### EXERCISE GOAL
Below are the records; output them exactly from the first line through the line with "export LEC_CHECK = 0", stopping there.

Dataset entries
$ cat config.mk
export PLATFORM = sky130hd
export DESIGN_NAME = mem_access_ctrl
export DESIGN_NICKNAME = d
export VERILOG_FILES = /design/src/rtl/mem_access_pkg.sv /design/src/rtl/mem_ea_check.sv /design/src/rtl/mem_access_ctrl.sv
export SDC_FILE = /design/constraint.sdc
export NUM_CORES = 1
export LEC_CHECK = 0
export CORE_ASPECT_RATIO = 1.75
export CORE_MARGIN = 1.5
export CORE_UTILIZATION = 45
export DETAILED_ROUTE_END_ITERATION = 8
export PLACE_DENSITY = 0.73
export SYNTH_ARGS = -nofsm -noshare
export SYNTH_HDL_FRONTEND = slang
export SYNTH_SLANG_ARGS = --single-unit
$ cat constraint.sdc
create_clock -name clk -period 3.3 [get_ports clk]
set_input_delay 0.66 -clock clk [delete_from_list [all_inputs] [get_ports clk]]
set_output_delay 0.66 -clock clk [all_outputs]
set_load 0.01 [all_outputs]
$ cat src/rtl/mem_access_pkg.sv
// Shared constants and FSM encoding for the load/store initiator.
package mem_access_pkg;

  localparam int DEF_DATA_W = 32;
  localparam int DEF_ADDR_W = 3;
  localparam int BYTE_OFF_W = 2;

  localparam logic [2:0] ST_IDLE  = 3'd0;
  localparam logic [2:0] ST_ADDR  = 3'd1;
  localparam logic [2:0] ST_WRITE = 3'd2;
  localparam logic [2:0] ST_READ  = 3'd3;
  localparam logic [2:0] ST_RESP  = 3'd4;

  typedef enum logic [2:0] {
    IDLE  = ST_IDLE,
    ADDR  = ST_ADDR,
    WRITE = ST_WRITE,
    READ  = ST_READ,
    RESP  = ST_RESP
  } state_e;

endpackage

$ cat src/rtl/mem_ea_check.sv
// Effective-address adder plus range/alignment fault detection (combinational).
// Alignment faults are reported only when MEM_ACCESS_CTRL_ALIGN_CHECK_EN is defined.
module mem_ea_check
  import mem_access_pkg::*;
#(
  parameter int DATA_W = DEF_DATA_W,
  parameter int ADDR_W = DEF_ADDR_W
) (
  input  logic [DATA_W-1:0] op1,
  input  logic [DATA_W-1:0] op2,
  output logic [DATA_W-1:0] ea,
  output logic [ADDR_W-1:0] idx,
  output logic              range_fault,
  output logic              align_fault
);

  // Carry out of the add is dropped, so wrapped addresses can land in range.
  assign ea          = op1 + op2;
  assign idx         = ea[ADDR_W+BYTE_OFF_W-1:BYTE_OFF_W];
  assign range_fault = |ea[DATA_W-1:ADDR_W+BYTE_OFF_W];

`ifdef MEM_ACCESS_CTRL_ALIGN_CHECK_EN
  assign align_fault = |ea[BYTE_OFF_W-1:0];
`else
  assign align_fault = 1'b0;
`endif

endmodule

$ cat src/rtl/mem_access_ctrl.sv
// Single-outstanding load/store initiator for the 8-word data memory.
// Optional alignment fault: define MEM_ACCESS_CTRL_ALIGN_CHECK_EN.
module mem_access_ctrl
  import mem_access_pkg::*;
#(
  parameter int DATA_W = DEF_DATA_W,
  parameter int ADDR_W = DEF_ADDR_W,
  parameter int RD_LAT = 1
) (
  input  logic              clk,
  input  logic              rst,
  input  logic              req_valid,
  output logic              req_ready,
  input  logic              req_we,
  input  logic [DATA_W-1:0] req_op1,
  input  logic [DATA_W-1:0] req_op2,
  input  logic [DATA_W-1:0] req_wdata,
  output logic              resp_valid,
  input  logic              resp_ready,
  output logic [DATA_W-1:0] resp_rdata,
  output logic              resp_err,
  output logic [ADDR_W-1:0] mem_add,
  output logic [DATA_W-1:0] mem_data,
  output logic              mem_wr_en,
  output logic              mem_rd_en,
  input  logic [DATA_W-1:0] mem_rd_data
);

  localparam int CNT_W = (RD_LAT > 1) ? $clog2(RD_LAT) : 1;

  state_e            state, state_nxt;
  logic [DATA_W-1:0] op1_q, op2_q, wdata_q;
  logic              we_q;
  logic [ADDR_W-1:0] idx, idx_q;
  logic [CNT_W-1:0]  cnt_q;
  logic [DATA_W-1:0] ea_unused;
  logic              range_fault, align_fault, fault, acc;

  mem_ea_check #(.DATA_W(DATA_W), .ADDR_W(ADDR_W)) u_ea (
    .op1         (op1_q),
    .op2         (op2_q),
    .ea          (ea_unused),
    .idx         (idx),
    .range_fault (range_fault),
    .align_fault (align_fault)
  );

  assign fault     = range_fault | align_fault;
  assign req_ready = (state == IDLE) && !rst;
  assign acc       = req_valid && req_ready;

  // Strobes decode straight from state so a reset clears them on the next cycle.
  assign mem_wr_en  = (state == WRITE);
  assign mem_rd_en  = (state == READ);
  assign mem_add    = (mem_wr_en || mem_rd_en) ? idx_q : '0;
  assign mem_data   = mem_wr_en ? wdata_q : '0;
  assign resp_valid = (state == RESP);

  always_comb begin
    state_nxt = state;
    unique case (state)
      IDLE:    if (acc) state_nxt = ADDR;
      ADDR:    state_nxt = fault ? RESP : (we_q ? WRITE : READ);
      WRITE:   state_nxt = RESP;
      READ:    if (cnt_q == '0) state_nxt = RESP;
      RESP:    if (resp_ready) state_nxt = IDLE;
      default: state_nxt = IDLE;
    endcase
  end

  always_ff @(posedge clk) begin
    if (rst) begin
      state      <= IDLE;
      op1_q      <= '0;
      op2_q      <= '0;
      wdata_q    <= '0;
      we_q       <= 1'b0;
      idx_q      <= '0;
      cnt_q      <= '0;
      resp_rdata <= '0;
      resp_err   <= 1'b0;
    end else begin
      state <= state_nxt;
      unique case (state)
        IDLE: if (acc) begin
          op1_q   <= req_op1;
          op2_q   <= req_op2;
          wdata_q <= req_wdata;
          we_q    <= req_we;
        end
        ADDR: begin
          idx_q      <= idx;
          resp_err   <= fault;
          resp_rdata <= '0;
          cnt_q      <= CNT_W'(RD_LAT - 1);
        end
        READ: begin
          if (cnt_q == '0) resp_rdata <= mem_rd_data;
          else             cnt_q      <= cnt_q - 1'b1;
        end
        RESP: if (resp_ready) begin
          resp_rdata <= '0;
          resp_err   <= 1'b0;
        end
        default: ;
      endcase
    end
  end

endmodule

==> results.json, run 1 <==
{
  "outcome": "completed",
  "p_comb_frac": 0.178,
  "final_common_cell": "nand2_1",
  "syn-instance-count": 867,
  "cts_hold_buf": 0,
  "nNetsFinal": 1234,
  "ant_nets": 0,
  "ys_seq_area_frac": 0.382,
  "worstMarginPinSlew_ns": 0.775,
  "root_buffer": "clkbuf_16",
  "drtIter0Drc": 210,
  "core.rowCount": 60,
  "synth_flop_cell": "dfxtp_1",
  "async_reset_ff_frac": 0,
  "worstPathCellList": "ha_2 -> nand4_2 -> or3_4 -> or2_0 -> o22ai_2 -> or2_4 -> o311ai_4 -> a2111oi_4 -> nand4_2 -> or4_1 -> nand2_1",
  "grt_pass1_wl_um": 32300,
  "synth.distinct_cells": 74,
  "cts-htree-levels": 4,
  "synth-edff-count": 0,
  "track_usage": 0.239,
  "io_pins": 205,
  "diodes": 0,
  "overflow": 0,
  "ys_warn_count": 0,
  "antenna_found_initial": 0,
  "synth_area_leaders": "dfxtp_1, nand2_1, nand3b_1",
  "hold_ws_ns": 0.468,
  "relSlewSlack": 0.483,
  "drive_above_1_share": 0.111,
  "avgSynthCellArea_um2": 8.21,
  "grt_max_degree": 89,
  "crit_slowest_cell": "or4_1",
  "peakVddDrop_uv": 297,
  "powerDensity_mw_per_mm2": 444,
  "core_area_mm2": 0.0154,
  "vias_per_cell": 5.33,
  "cts_tree": "yes",
  "grt_pass1_vias": 6871,
  "fin_crit_ns": 3.14,
  "cts.path.max_buffers": 2,
  "intPower_mw": 3.22,
  "initial_core_util": 0.463,
  "drv_slew": 0,
  "worstSkewPairLatency_ns": 0.42,
  "crit_required_ns": 3.67,
  "placedCellCount": 1232,
  "critPathKind": "flop to flop",
  "die_w_um": 98.1,
  "cts.clk_slew.worst_paths_ns": 0.06,
  "switching_share": 0.284,
  "critPathMaxStageDelay_ns": 0.51,
  "wl_per_cell_um": 15.9,
  "firstDrtPassIters": 4,
  "finalInstanceArea_mm2": 0.0101,
  "switchingPower_mw": 1.28,
  "fmax_ghz": 0.319,
  "port_buffers": 204,
  "cts_made_buffers": 17,
  "hold_class": "flop to flop",
  "setup_viol": 0,
  "cpMostUsedCell": "nand4_2",
  "utilization": 0.658,
  "ys_ff_latch": 136,
  "gp_congestion": 0.951,
  "hold_viol": 0,
  "die_area_mm2": 0.0166,
  "synth_area_leader_cell": "dfxtp_1",
  "skew_ns": 0.0158,
  "area_growth_pct": 42.1,
  "routed_wl_um": 20200,
  "syn_nets": 1030,
  "start_kind": "flop",
  "p_clk_frac": 0.422,
  "route.detailed.drc": 0,
  "cap_violations": 0,
  "fin_cells": 1270,
  "p_seq_frac": 0.400,
  "dieHeight_um": 169,
  "min_period_over_period": 0.951,
  "final_cell_mix": "nand2_1, clkdlybuf4s50_1, dfxtp_1, nand3b_1, nor2_1",
  "critPathCaptureType": "flop",
  "yosysTopAreaCellShare": 0.382,
  "power.leakage_nw": 4.28,
  "place_area_mm2": 0.00935,
  "path_max_fanout": 5,
  "dr_total_vias": 6769,
  "cts_sinks": 136,
  "syn_area_mm2": 0.00712,
  "cp_data_arrival_time_ns": 3.50,
  "hpwl_um": 14300
}
-- stage by stage --
step                      TNS [ns]  total power [mW]  worst slack [ns]
final                            0              4.50             0.162
after global routing       -0.0273              4.70           -0.0273
after CTS                        0              4.50            0.0107
after detailed placement         0              2.60            0.0478
after global placement           0              2.59             0.148
after floorplan                  0              2.30             0.266
-- power by group through the flow --
stage | Sequential, mW | Clock [mW] | Combinational [mW]
after detailed placement | 1.83 | 0 | 0.765
after global placement | 1.83 | 0 | 0.764
after CTS | 1.79 | 1.93 | 0.772
after global routing | 1.81 | 2.01 | 0.882
after floorplan | 1.82 | 0 | 0.483
final | 1.80 | 1.90 | 0.800
-- Yosys cell counts (all sizes together), types with 5 or more instances --
| library cell | instances |
|---|---|
| mux2i | 8 |
| or3 | 6 |
| buf | 14 |
| nand4 | 10 |
| a21oi | 27 |
| and3 | 5 |
| nand3b | 98 |
| a21o | 5 |
| inv | 10 |
| ha | 30 |
| nor3 | 5 |
| nand3 | 6 |
| nor4 | 5 |
| and2 | 42 |
| o21ai | 26 |
| nor2b | 6 |
| xnor2 | 6 |
| a22oi | 32 |
| o211ai | 6 |
| dfxtp | 136 |
| nor2 | 51 |
| xor2 | 5 |
| clkbuf | 42 |
| nand2b | 6 |
| nand2 | 226 |
-- per-layer routing --
metal	GRT usage	up-vias	share of wire
met3	0.0684	36	0.053
li1	-	3401	-
met4	0.104	0	0.026
met2	0.450	165	0.54
met5	0	-	0
met1	0.241	3167	0.38
-- state kept, by name, summed over array words and instances (netlist names) --
name	cells
state	3
resp_rdata	32
op1_q	32
resp_err	1
we_q	1
op2_q	32
idx_q	3
wdata_q	32
-- layout make-up --
cell class | count | area (µm²)
clock buffer | 17 | 425
clock inverter | 15 | 158
fill | 1306 | 5270
inverter | 10 | 37.5
multi-input combinational | 665 | 4200
sequential | 136 | 2720
tap | 186 | 233
timing repair buffer | 241 | 2340
-- what timing repair did --
| action | in CTS | in global routing |
|---|---|---|
| gates resized for setup | 0 | 32 |
| endpoints found under the setup margin | 0 | 3 |
| buffers inserted | 0 | 6 |
-- cells by family (layout without fill, tap and decap cells) --
kind of cell,Yosys count,after routing,synth area share
and+or+nand+nor,478,478,0.343
AOI/OAI and AO/OA,137,137,0.147
DFF,136,136,0.382
buffers and inverters,66,283,0.0483
adders and majority gates,30,30,0.0527
xor gates and xnor gates,11,11,0.0135
muxes,9,9,0.0128
-- worst paths after layout --
check                                        startpoint                       to  slack [ns]  cells after the start
worst max-delay path             op2_q[15]$_SDFFE_PP0P_    state[0]$_SDFFE_PP0P_        0.16                     11
worst min-delay path            wdata_q[1]$_SDFFE_PP0P_  wdata_q[1]$_SDFFE_PP0P_        0.47                      2
worst max register to register   op2_q[15]$_SDFFE_PP0P_    state[0]$_SDFFE_PP0P_        0.16                     11
worst min register to register  wdata_q[1]$_SDFFE_PP0P_  wdata_q[1]$_SDFFE_PP0P_        0.47                      2
-- worst max-delay path: cells and delay by family (launching register included) --
kind	cells	cell delay, ns
AOI/OAI and AO/OA	3	0.63
adders and majority gates	1	0.38
DFF	1	0.32
and+or+nand+nor	7	1.76
(Power assumes the default switching activity.)
==> run 2: changes to the inputs <==
Settings changed: ABC_AREA from default to 1, CORE_UTILIZATION 45 to 49, PLACE_DENSITY 0.73 to 0.78.
==> run 2 against run 1 <==
Against the previous run: die area shrank 2.1%; cell count grew 26%; final area grew 2.6%; power grew 9.7%; clock-buffer cell count grew 1; hold slack gained 0.0044 ns; clock power is essentially flat; combinational power grew 44%; first-iteration DRC count grew 65%; sequential power grew 4%; non-clock buffer count shrank 24; flip-flop and latch count is the same; critical endpoint is now mem_data[16].
==> results.json, run 2 <==
{
  "outcome": "completed",
  "wl_per_cell_um": 13.5,
  "drtIter0Drc": 347,
  "crit_buf_inv": 5,
  "synth-edff-count": 0,
  "io_pins": 205,
  "worstSkewPairLatency_ns": 0.42,
  "powerDensity_mw_per_mm2": 475,
  "cts_made_buffers": 17,
  "route.detailed.drc": 0,
  "final_cell_mix": "nand2_1, clkdlybuf4s50_1, inv_1, dfxtp_1, nor2_1",
  "grt_max_degree": 80,
  "area_growth_pct": 36.8,
  "crit_slowest_cell": "clkdlybuf4s50_1",
  "cts_tree": "yes",
  "fmax_ghz": 0.336,
  "port_buffers": 204,
  "synth.distinct_cells": 27,
  "cp_data_arrival_time_ns": 2.31,
  "ant_nets": 0,
  "power.leakage_nw": 4.63,
  "peakVddDrop_uv": 336,
  "cts.clk_slew.worst_paths_ns": 0.06,
  "ctsResizeCount": 0,
  "grt_pass1_vias": 7800,
  "cts.path.max_buffers": 2,
  "cts_hold_buf": 0,
  "syn-instance-count": 1217,
  "diodes": 0,
  "start_kind": "flop",
  "cts-htree-levels": 4,
  "place_worst_setup_slack_ns": 0.739,
  "nFillCells": 1372,
  "async_reset_ff_frac": 0,
  "die_area_mm2": 0.0163,
  "hpwl_um": 16700,
  "syn_area_mm2": 0.00759,
  "worstPathCellList": "inv_1 -> nor2_1 -> inv_1 -> nor2_1 -> inv_1 -> buf_4 -> nor2_1 -> clkdlybuf4s50_1",
  "fin_ws_ns": 0.326,
  "track_usage": 0.273,
  "synthAdderAreaFrac": 0.0495,
  "hold_class": "flop to flop",
  "synthSimpleGateAreaFrac": 0.350,
  "grt_pass1_wl_um": 36500,
  "dieHeight_um": 168,
  "setup_viol": 0,
  "rsz0062_at_grt": "false",
  "initial_core_util": 0.498,
  "drv_slew": 0,
  "antenna_found_initial": 0,
  "synth_area_leader_cell": "dfxtp_1",
  "cts_sinks": 136,
  "min_period_over_period": 0.901,
  "path_max_fanout": 24,
  "synthXorXnorAreaFrac": 0.00462,
  "firstDrtPassIters": 6,
  "ys_warn_count": 0,
  "ys_seq_area_frac": 0.359,
  "synth_flop_cell": "dfxtp_1",
  "worstMarginPinSlew_ns": 0.734,
  "cts_setup_buffers": 0,
  "nNetsFinal": 1568,
  "die_w_um": 97.1,
  "avgSynthCellArea_um2": 6.24,
  "cap_violations": 0,
  "routed_wl_um": 21700,
  "setup-tns-final_ns": 0,
  "relSlewSlack": 0.509,
  "core_area_mm2": 0.0152,
  "critPathMaxStageDelay_ns": 0.55,
  "crit_required_ns": 2.64,
  "root_buffer": "clkbuf_16",
  "hold_viol": 0,
  "ys_ff_latch": 136,
  "critPathKind": "flop to output port",
  "post-synth-top-count-cell": "nand2_1",
  "core.rowCount": 60,
  "synth_top_family_by_area": "simple AND/OR/NAND/NOR gates",
  "gp_congestion": 0.994,
  "multi_input_area_mm2": 0.00398,
  "critPathCaptureType": "output port",
  "synth_common_cells": "nand2_1, inv_1, dfxtp_1",
  "synth_area_leaders": "dfxtp_1, nand2_1, inv_1",
  "overflow": 0,
  "regArea_mm2": 0.00272,
  "dr_total_vias": 8060,
  "vias_per_cell": 5.02,
  "utilization": 0.681,
  "yosysTopAreaCellShare": 0.359,
  "fin_crit_ns": 2.97,
  "synth_compound_gate_area_share": 0.120,
  "syn_nets": 1380,
  "synth_mux_area_frac": 0,
  "cp_top_family": "buffers and inverters",
  "final_common_cell": "nand2_1",
  "skew_ns": 0.0140,
  "drive_above_1_share": 0.0592
}
[run 2: per-layer routing]
| metal | part of all wire | global-route usage |
|---|---|---|
| met5 | 0 | 0 |
| met4 | 0.054 | 0.162 |
| met3 | 0.051 | 0.0547 |
| met2 | 0.51 | 0.492 |
| met1 | 0.39 | 0.292 |
[run 2: path summary, 6_finish.rpt]
| kind | from | to | slack [ns] | cells past startpoint |
|---|---|---|---|---|
| worst max-delay path | state[1]$_SDFFE_PP0P_ | mem_data[16] | 0.33 | 8 |
| worst max register to register | op1_q[24]$_SDFFE_PP0P_ | state[2]$_SDFFE_PP0P_ | 0.73 | 14 |
| worst min register to register | wdata_q[7]$_SDFFE_PP0P_ | wdata_q[7]$_SDFFE_PP0P_ | 0.47 | 2 |
| worst min-delay path | wdata_q[7]$_SDFFE_PP0P_ | wdata_q[7]$_SDFFE_PP0P_ | 0.47 | 2 |
[run 2: power breakdown]
part	internal [mW]	total (mW)	switching, mW
Combinational	0.467	1.15	0.681
Clock	1.09	1.90	0.813
Sequential	1.81	1.88	0.0754
[run 2: cell families (layout without fill, tap and decap cells)]
logic type               Yosys count  count (layout)
AND/OR/NAND/NOR                  649             649
AO/OA/AOI/OAI                    164             164
flip-flops                       136             136
adder cells (fa/ha/maj)           30              30
XOR/XNOR                           4               4
buffers and inverters            234             435
[run 2: tightest hold or removal path: stages (launching register included)]
cell and delay (ns):
dfxtp_1 0.30, inv_1 0.06, o31ai_1 0.07
[run 2: final cells by class]
class | count | share of cell area
Clock buffer | 18 | 0.0423
Clock inverter | 14 | 0.0145
Inverter | 186 | 0.0672
Multi-Input combinational cell | 847 | 0.383
Sequential cell | 136 | 0.262
Tap cell | 186 | 0.0224
Timing Repair Buffer | 217 | 0.208
[run 2: per-stage QoR]
stage / instance area, µm² / hold slack, ns / std cells / total power, mW
after floorplan: 7590 / 0.446 / 1217 / 2.65
after global placement: 9800 / 0.459 / 1572 / 3.04
after detailed placement: 9800 / 0.457 / 1572 / 3.06
after CTS: 10400 / 0.473 / 1604 / 4.96
after global routing: 10400 / 0.490 / 1604 / 5.22
final: 10400 / 0.472 / 1604 / 4.93
==> run 3: changes to the inputs <==
Settings changed: ABC_AREA 1 to default, CORE_UTILIZATION 49 to 48.
==> run 3 against run 2 <==
Against the previous run: global-route usage shrank 1.2 points; largest power group unchanged; highest routed layer unchanged; clock-buffer cell count down 1; register-to-register slack worse by 0.64 ns; first-iteration DRC count down 21%; clock skew fell by 0.0038 ns; sequential share of layout area increased by 0.80 points; critical path depth is 5 higher; flip-flop and latch count unchanged; combinational power is 30% lower.
==> results.json, run 3 (same netlist as run 1, synthesis figures left out) <==
{
  "overflow": 0,
  "cts_sinks": 136,
  "fin_crit_ns": 3.21,
  "die_w_um": 95.1,
  "path_max_fanout": 6,
  "peakVddDrop_uv": 284,
  "setup_viol": 0,
  "nFillCells": 1172,
  "gp_congestion": 0.909,
  "min_period_over_period": 0.973,
  "wl_per_cell_um": 16.0,
  "setup-tns-final_ns": 0,
  "outcome": "completed",
  "cap_violations": 0,
  "track_usage": 0.262,
  "switching_share": 0.289,
  "hpwl_um": 14600,
  "grt_busiest_layer": "met2",
  "intPower_mw": 3.14,
  "cpMostUsedCell": "buf_4",
  "core_area_mm2": 0.0144,
  "critPathKind": "flop to flop",
  "cp_top_family": "simple AND/OR/NAND/NOR gates",
  "initial_core_util": 0.493,
  "p_comb_frac": 0.182,
  "area_growth_pct": 41.5,
  "use_met3": 0.0718,
  "worstPathCellList": "ha_1 -> a21oi_2 -> buf_4 -> or3_1 -> o21ai_0 -> a221oi_1 -> buf_4 -> o2111ai_1 -> nor4_1 -> and3_2 -> nand4_2 -> or4_1 -> nand2_1",
  "power.leakage_nw": 4.28,
  "crit_slowest_cell": "or4_1",
  "io_pins": 205,
  "relSlewSlack": 0.491,
  "diodes": 0,
  "multi_input_area_mm2": 0.00421,
  "crit_buf_inv": 2,
  "drive_above_1_share": 0.111,
  "final_common_cell": "nand2_1",
  "cts.path.max_buffers": 2,
  "hold_viol": 0,
  "grtUsageMet1": 0.262,
  "final_cell_mix": "nand2_1, clkdlybuf4s50_1, dfxtp_1, nand3b_1, nor2_1",
  "utilization": 0.698,
  "port_buffers": 204,
  "ant_nets": 0,
  "powerDensity_mw_per_mm2": 438,
  "route.detailed.drc": 0,
  "grt_pass1_vias": 6904,
  "antenna_found_initial": 0,
  "start_kind": "flop",
  "root_buffer": "clkbuf_16",
  "crit_required_ns": 3.65,
  "ff2ff_setup_slack_ns": 0.09,
  "core.rowCount": 58,
  "firstDrtPassIters": 5,
  "worstMarginPinSlew_ns": 0.761,
  "fmax_ghz": 0.311,
  "drtIter0Drc": 273,
  "skew_ns": 0.0101,
  "hold_class": "flop to flop",
  "grt_pass1_wl_um": 31900,
  "switchingPower_mw": 1.27,
  "cts-htree-levels": 4,
  "p_seq_frac": 0.408,
  "drv_slew": 0,
  "cp_data_arrival_time_ns": 3.57,
  "routed_wl_um": 20200,
  "nNetsFinal": 1233,
  "met2_usage": 0.475,
  "cts.clk_slew.worst_paths_ns": 0.07,
  "cts_made_buffers": 17,
  "cts_hold_buf": 0,
  "grt_max_degree": 84,
  "die_area_mm2": 0.0156,
  "critPathMaxStageDelay_ns": 0.51,
  "vias_per_cell": 5.38,
  "dieHeight_um": 164,
  "cts_tree": "yes",
  "worstSkewPairLatency_ns": 0.42,
  "dr_total_vias": 6795,
  "p_clk_frac": 0.410,
  "regArea_mm2": 0.00272,
  "critPathCaptureType": "flop"
}
## run 3: timing repair
action	in CTS	in global routing
buffers inserted	0	4
resized for setup	0	32
endpoints found under the setup margin	0	3
## run 3: worst reg2reg max path, delay by kind of cell (launching register included)
family,cells,cell delay [ns]
simple gates,6,1.36
compound gates,4,0.75
fa+ha+maj,1,0.38
buf+inv,2,0.34
flops,1,0.32
## run 3: worst paths after layout
kind                                 start                        to  depth (start not counted)
setup / recovery    op1_q[19]$_SDFFE_PP0P_     state[0]$_SDFFE_PP0P_                         13
hold / removal    wdata_q[13]$_SDFFE_PP0P_  wdata_q[13]$_SDFFE_PP0P_                          2
setup reg to reg    op1_q[19]$_SDFFE_PP0P_     state[0]$_SDFFE_PP0P_                         13
hold reg to reg   wdata_q[13]$_SDFFE_PP0P_  wdata_q[13]$_SDFFE_PP0P_                          2
## run 3: layout make-up
class,count,area share
inverters,10,0.00372
well taps,180,0.0223
repair buffers,240,0.230
clock inverters,15,0.0132
clock buffers,17,0.0422
multi-input cells,665,0.418
flip-flops and latches,136,0.270
## run 3: layer usage
layer  vias up  share of wire
met3        55          0.047
li1       3405              -
met5         -              0
met1      3155           0.37
met2       180           0.54
met4         0          0.043
## run 3: through the flow
step | setup WS (ns) | power, mW | hold WS [ns] | cells | area (µm²)
after global placement | 0.143 | 2.59 | 0.456 | 1227 | 9340
after CTS | 0.0209 | 4.42 | 0.471 | 1259 | 9900
after detailed placement | 0.0692 | 2.59 | 0.459 | 1227 | 9340
final | 0.0885 | 4.41 | 0.471 | 1263 | 10100
after global routing | -0.0255 | 4.62 | 0.493 | 1263 | 10100
after floorplan | 0.266 | 2.30 | 0.444 | 867 | 7120
## run 3: power groups by stage
stage | Clock, mW | Combinational, mW | Sequential (mW)
floorplan | 0 | 0.483 | 1.82
finish | 1.81 | 0.802 | 1.80
global placement | 0 | 0.760 | 1.83
CTS | 1.85 | 0.772 | 1.80
detailed placement | 0 | 0.764 | 1.83
global route | 1.93 | 0.879 | 1.81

### WRITTEN REPLY
$ cat config.mk
export PLATFORM = sky130hd
export DESIGN_NAME = mem_access_ctrl
export DESIGN_NICKNAME = d
export VERILOG_FILES = /design/src/rtl/mem_access_pkg.sv /design/src/rtl/mem_ea_check.sv /design/src/rtl/mem_access_ctrl.sv
export SDC_FILE = /design/constraint.sdc
export NUM_CORES = 1
export LEC_CHECK = 0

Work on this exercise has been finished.